(DATASET CONTENT begins)

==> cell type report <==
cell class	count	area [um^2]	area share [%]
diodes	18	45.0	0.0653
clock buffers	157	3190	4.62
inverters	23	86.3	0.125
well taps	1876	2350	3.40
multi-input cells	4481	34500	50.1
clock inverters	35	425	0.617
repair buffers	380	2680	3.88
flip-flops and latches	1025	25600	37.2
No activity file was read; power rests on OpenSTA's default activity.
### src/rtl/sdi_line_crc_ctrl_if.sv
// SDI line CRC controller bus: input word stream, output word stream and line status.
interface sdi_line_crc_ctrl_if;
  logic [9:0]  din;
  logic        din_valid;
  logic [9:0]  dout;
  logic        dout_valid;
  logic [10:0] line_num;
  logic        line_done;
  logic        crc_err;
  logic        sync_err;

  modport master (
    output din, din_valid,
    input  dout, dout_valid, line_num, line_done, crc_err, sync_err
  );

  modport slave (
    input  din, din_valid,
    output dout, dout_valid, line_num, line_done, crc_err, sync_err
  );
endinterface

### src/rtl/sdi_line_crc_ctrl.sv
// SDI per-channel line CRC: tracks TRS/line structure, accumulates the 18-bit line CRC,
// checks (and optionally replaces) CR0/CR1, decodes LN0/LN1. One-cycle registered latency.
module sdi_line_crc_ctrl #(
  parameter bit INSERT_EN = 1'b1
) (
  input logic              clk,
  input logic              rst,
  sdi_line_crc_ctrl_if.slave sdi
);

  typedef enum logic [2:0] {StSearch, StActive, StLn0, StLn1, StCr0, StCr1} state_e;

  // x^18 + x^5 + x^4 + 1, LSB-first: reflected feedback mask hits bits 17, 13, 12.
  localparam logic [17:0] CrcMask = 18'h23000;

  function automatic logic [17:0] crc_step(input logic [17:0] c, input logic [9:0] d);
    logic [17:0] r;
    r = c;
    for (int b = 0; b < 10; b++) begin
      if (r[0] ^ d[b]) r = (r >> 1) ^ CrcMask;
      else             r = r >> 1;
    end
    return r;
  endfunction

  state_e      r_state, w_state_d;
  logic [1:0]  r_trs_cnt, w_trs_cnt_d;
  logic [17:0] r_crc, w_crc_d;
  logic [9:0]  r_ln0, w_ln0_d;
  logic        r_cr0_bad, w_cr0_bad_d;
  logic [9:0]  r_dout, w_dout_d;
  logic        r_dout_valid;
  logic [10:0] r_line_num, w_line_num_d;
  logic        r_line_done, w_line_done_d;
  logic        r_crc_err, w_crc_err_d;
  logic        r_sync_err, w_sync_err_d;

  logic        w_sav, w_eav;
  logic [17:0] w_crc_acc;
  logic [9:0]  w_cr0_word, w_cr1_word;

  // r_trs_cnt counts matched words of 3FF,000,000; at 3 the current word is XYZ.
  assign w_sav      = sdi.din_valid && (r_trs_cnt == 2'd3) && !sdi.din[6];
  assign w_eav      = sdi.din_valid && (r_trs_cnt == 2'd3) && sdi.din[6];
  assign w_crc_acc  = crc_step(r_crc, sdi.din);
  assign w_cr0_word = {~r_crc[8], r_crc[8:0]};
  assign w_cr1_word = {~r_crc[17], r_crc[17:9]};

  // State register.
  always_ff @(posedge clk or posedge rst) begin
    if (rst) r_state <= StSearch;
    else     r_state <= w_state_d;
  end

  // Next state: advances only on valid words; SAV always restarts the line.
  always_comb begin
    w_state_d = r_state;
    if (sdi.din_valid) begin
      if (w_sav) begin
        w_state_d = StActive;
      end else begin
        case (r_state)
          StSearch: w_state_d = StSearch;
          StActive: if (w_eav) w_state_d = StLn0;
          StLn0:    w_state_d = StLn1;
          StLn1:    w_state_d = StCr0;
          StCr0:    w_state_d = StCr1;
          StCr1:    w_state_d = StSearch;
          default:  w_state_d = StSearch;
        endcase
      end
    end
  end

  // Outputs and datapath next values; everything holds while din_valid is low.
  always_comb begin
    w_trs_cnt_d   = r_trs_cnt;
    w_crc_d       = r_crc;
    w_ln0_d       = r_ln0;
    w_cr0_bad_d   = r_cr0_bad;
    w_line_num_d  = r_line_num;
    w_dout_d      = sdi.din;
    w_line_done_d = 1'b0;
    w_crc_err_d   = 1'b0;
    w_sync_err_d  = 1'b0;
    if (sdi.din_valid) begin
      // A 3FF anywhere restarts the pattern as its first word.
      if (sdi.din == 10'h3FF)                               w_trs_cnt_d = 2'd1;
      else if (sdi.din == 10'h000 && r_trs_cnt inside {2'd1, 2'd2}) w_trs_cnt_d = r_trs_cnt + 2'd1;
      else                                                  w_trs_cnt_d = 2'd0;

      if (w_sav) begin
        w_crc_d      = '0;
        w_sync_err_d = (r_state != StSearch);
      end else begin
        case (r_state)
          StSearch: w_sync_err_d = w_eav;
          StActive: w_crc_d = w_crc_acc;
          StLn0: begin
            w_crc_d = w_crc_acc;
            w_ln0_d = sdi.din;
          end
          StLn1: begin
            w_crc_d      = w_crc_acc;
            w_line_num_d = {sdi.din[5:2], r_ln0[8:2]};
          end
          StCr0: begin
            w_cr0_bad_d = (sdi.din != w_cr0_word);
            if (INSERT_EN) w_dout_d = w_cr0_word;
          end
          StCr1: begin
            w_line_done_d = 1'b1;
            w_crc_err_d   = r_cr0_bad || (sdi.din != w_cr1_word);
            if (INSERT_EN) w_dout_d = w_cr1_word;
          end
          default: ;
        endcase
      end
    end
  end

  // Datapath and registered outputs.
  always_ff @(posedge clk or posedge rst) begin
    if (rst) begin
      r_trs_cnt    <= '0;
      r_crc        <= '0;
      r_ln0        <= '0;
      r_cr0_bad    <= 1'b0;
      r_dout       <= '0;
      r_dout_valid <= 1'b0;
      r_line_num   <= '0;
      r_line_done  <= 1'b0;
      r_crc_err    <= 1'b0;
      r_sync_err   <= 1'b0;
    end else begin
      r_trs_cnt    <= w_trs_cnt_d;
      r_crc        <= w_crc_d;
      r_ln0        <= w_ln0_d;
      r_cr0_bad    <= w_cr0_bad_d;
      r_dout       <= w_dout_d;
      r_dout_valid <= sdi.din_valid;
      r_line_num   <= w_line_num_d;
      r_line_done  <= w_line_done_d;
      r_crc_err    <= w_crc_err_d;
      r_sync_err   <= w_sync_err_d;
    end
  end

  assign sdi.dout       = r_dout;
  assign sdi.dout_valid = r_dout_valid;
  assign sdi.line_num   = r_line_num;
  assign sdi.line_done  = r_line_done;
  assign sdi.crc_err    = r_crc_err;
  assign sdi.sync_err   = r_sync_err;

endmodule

(DATASET CONTENT ends)

_EXERCISE GOAL:_ The range runs from the line above containing "else if (sdi.din" to the line containing "StSearch: w_sync_err_d = w_eav;", inclusive. Restate those lines word for word and no others.

_THE COMPLETED TASK:_
      else if (sdi.din == 10'h000 && r_trs_cnt inside {2'd1, 2'd2}) w_trs_cnt_d = r_trs_cnt + 2'd1;
      else                                                  w_trs_cnt_d = 2'd0;

      if (w_sav) begin
        w_crc_d      = '0;
        w_sync_err_d = (r_state != StSearch);
      end else begin
        case (r_state)
          StSearch: w_sync_err_d = w_eav;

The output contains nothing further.